_Problem requirements_: Search the entries for the word "endpoints" and return every line where it is found.

_Supplied material_:
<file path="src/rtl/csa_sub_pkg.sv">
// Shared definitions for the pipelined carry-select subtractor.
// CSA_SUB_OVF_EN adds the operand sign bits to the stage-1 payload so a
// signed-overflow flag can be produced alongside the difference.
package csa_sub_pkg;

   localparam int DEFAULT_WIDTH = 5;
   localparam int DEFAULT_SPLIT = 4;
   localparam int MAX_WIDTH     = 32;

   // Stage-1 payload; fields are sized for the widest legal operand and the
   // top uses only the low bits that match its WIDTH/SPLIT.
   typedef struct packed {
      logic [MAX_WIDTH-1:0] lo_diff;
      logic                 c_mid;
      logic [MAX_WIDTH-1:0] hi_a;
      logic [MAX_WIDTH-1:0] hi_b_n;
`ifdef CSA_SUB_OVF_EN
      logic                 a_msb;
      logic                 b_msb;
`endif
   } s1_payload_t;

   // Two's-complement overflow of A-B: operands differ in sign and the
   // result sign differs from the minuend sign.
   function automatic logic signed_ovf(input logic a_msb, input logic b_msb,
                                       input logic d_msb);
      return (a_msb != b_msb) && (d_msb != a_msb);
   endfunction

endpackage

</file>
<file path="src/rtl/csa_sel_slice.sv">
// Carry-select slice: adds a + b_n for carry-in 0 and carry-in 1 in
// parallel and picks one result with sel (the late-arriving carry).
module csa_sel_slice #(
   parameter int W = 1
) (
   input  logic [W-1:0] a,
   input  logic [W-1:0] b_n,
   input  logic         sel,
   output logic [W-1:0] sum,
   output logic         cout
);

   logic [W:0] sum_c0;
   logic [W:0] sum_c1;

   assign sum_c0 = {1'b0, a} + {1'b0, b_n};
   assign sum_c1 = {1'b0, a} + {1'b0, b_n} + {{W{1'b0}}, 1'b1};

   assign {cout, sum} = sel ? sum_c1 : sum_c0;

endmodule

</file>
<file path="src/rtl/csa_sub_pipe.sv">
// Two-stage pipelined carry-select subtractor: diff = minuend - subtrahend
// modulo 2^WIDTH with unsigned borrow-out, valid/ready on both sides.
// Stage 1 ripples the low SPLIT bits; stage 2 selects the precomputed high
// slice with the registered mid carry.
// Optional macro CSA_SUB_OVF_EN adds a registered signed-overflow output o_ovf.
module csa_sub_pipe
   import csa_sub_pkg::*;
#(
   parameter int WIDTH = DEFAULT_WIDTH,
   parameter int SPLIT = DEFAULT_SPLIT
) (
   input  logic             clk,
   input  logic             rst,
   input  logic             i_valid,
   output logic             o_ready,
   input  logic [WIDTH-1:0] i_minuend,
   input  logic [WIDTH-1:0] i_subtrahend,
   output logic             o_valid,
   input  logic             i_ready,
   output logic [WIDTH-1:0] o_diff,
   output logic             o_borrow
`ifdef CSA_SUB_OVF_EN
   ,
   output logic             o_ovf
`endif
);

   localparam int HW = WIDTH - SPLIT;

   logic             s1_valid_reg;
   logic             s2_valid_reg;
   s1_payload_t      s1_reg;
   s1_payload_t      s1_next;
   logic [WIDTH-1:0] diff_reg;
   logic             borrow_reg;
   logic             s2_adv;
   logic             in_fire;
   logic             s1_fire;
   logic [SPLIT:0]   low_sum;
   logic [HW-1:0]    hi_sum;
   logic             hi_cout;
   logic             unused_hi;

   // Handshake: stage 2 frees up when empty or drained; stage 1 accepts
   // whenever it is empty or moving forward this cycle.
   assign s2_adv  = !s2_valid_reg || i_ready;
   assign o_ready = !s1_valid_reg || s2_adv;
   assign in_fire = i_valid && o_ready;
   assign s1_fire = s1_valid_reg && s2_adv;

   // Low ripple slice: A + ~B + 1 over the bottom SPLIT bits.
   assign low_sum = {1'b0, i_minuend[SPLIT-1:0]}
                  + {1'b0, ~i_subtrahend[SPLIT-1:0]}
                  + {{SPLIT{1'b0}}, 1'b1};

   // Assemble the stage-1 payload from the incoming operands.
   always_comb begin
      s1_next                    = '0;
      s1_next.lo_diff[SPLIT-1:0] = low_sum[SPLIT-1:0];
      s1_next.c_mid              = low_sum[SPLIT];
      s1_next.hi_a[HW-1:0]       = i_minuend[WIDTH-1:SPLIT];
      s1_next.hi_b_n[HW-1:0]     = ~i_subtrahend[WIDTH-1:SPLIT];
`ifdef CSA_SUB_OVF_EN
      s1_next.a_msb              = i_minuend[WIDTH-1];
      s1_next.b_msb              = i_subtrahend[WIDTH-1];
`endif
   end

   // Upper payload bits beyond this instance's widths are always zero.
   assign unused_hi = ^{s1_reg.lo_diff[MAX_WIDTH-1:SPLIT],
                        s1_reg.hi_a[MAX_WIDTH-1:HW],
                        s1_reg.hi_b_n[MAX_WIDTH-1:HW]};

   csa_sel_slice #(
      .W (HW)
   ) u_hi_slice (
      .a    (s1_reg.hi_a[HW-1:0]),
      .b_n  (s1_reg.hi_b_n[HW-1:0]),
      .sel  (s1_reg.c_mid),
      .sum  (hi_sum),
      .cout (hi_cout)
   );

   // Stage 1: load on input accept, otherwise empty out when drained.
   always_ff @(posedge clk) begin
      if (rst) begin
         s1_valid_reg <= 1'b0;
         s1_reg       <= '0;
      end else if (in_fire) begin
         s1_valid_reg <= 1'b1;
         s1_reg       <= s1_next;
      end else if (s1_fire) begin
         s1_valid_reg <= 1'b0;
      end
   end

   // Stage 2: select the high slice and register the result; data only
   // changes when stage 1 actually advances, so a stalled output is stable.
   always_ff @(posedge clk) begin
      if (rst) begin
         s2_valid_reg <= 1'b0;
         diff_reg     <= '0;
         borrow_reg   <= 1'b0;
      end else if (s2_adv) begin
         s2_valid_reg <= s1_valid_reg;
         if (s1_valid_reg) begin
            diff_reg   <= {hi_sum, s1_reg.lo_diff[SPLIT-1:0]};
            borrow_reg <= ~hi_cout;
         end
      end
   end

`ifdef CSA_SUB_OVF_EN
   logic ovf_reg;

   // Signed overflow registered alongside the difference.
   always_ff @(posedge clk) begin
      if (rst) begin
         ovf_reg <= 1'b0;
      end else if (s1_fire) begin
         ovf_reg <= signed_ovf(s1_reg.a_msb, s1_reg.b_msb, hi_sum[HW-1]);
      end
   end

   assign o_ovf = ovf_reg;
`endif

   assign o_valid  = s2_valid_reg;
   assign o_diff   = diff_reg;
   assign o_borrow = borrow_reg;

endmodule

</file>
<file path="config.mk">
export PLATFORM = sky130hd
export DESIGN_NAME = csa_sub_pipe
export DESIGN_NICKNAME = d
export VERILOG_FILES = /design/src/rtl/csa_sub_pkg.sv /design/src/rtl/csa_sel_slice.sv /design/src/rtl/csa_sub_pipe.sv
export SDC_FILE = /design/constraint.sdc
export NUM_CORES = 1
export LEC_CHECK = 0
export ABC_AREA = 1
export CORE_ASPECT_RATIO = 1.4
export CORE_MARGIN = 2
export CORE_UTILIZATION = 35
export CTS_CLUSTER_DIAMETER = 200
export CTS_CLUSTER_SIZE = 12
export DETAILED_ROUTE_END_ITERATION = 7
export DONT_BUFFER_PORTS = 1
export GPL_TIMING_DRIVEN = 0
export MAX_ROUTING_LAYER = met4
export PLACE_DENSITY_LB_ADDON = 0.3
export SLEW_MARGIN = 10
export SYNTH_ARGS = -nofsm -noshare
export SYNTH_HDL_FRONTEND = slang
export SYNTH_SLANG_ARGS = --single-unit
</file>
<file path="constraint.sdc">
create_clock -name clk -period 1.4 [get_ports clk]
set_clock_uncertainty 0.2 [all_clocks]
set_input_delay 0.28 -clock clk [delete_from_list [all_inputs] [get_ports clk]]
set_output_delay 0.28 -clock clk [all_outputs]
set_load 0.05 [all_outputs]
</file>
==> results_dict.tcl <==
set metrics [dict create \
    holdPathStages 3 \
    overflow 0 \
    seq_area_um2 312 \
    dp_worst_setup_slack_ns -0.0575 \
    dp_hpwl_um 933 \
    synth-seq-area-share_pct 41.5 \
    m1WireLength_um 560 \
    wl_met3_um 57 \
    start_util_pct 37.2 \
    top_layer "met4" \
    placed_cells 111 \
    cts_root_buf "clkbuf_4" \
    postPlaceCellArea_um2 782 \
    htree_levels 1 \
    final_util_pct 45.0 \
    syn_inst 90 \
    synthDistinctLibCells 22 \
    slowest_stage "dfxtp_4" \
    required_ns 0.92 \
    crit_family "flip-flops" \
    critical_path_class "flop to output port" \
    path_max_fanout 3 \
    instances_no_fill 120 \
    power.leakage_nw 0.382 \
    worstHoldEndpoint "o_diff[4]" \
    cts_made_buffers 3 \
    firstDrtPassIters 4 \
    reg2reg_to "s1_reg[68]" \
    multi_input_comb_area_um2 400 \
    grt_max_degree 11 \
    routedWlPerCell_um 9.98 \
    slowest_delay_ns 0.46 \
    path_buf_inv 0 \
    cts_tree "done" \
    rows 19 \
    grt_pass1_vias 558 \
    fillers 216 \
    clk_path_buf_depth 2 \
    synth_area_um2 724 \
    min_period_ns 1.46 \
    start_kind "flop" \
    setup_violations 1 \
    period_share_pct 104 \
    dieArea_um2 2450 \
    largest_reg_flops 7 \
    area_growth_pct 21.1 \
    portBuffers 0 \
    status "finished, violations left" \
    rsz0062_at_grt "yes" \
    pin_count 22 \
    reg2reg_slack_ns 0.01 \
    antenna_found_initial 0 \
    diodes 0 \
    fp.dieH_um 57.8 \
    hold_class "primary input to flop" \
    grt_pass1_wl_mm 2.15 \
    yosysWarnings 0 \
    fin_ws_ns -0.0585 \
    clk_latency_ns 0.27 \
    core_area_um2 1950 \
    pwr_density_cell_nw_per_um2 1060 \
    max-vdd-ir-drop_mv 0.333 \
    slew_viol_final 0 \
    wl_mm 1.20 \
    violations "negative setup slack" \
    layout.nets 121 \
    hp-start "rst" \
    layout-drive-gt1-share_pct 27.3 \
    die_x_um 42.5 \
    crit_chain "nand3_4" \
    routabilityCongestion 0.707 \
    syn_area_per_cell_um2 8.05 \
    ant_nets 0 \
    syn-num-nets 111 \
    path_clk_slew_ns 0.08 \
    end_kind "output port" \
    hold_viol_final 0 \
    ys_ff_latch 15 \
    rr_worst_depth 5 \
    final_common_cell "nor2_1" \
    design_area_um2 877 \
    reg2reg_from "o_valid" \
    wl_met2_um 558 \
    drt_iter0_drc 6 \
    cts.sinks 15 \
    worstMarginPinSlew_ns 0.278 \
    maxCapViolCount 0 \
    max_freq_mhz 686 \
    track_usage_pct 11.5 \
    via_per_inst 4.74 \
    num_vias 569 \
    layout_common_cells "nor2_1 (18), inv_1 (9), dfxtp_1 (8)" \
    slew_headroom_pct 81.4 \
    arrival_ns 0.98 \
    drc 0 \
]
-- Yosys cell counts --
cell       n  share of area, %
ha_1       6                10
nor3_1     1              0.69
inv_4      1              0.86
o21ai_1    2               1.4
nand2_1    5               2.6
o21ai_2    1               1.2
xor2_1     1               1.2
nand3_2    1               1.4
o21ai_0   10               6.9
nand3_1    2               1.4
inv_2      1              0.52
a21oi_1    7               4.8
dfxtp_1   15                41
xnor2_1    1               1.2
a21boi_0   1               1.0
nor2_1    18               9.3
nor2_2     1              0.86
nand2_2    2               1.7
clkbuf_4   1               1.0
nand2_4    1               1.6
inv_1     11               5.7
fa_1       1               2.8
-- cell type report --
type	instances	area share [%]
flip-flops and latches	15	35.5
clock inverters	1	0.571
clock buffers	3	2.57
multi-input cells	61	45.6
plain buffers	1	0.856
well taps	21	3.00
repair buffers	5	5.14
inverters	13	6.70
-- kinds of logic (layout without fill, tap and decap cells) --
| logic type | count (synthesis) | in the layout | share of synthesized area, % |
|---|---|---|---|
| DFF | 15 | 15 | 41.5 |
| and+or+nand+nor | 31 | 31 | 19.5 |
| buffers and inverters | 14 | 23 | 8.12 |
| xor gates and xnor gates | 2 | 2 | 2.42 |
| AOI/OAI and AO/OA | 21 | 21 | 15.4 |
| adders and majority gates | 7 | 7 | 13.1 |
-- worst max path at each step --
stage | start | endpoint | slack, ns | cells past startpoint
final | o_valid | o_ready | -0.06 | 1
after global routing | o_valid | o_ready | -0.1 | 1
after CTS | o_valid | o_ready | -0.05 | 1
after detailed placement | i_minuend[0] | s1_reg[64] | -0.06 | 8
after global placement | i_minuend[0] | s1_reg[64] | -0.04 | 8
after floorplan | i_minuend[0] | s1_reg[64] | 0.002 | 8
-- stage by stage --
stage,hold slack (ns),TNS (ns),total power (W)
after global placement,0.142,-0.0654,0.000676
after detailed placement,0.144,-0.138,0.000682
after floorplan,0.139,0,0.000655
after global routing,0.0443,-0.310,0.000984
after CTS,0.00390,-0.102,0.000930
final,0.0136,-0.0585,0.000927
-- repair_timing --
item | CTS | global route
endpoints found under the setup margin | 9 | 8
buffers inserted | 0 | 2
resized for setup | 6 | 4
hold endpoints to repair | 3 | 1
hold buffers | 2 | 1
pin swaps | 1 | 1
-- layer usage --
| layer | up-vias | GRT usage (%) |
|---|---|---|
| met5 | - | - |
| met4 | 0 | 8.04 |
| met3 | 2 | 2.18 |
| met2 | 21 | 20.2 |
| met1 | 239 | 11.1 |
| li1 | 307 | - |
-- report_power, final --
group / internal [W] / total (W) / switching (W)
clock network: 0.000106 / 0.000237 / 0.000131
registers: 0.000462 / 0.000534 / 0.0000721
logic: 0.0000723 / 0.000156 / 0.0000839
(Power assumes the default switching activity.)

_Result of the task_:
endpoints found under the setup margin | 9 | 8
hold endpoints to repair | 3 | 1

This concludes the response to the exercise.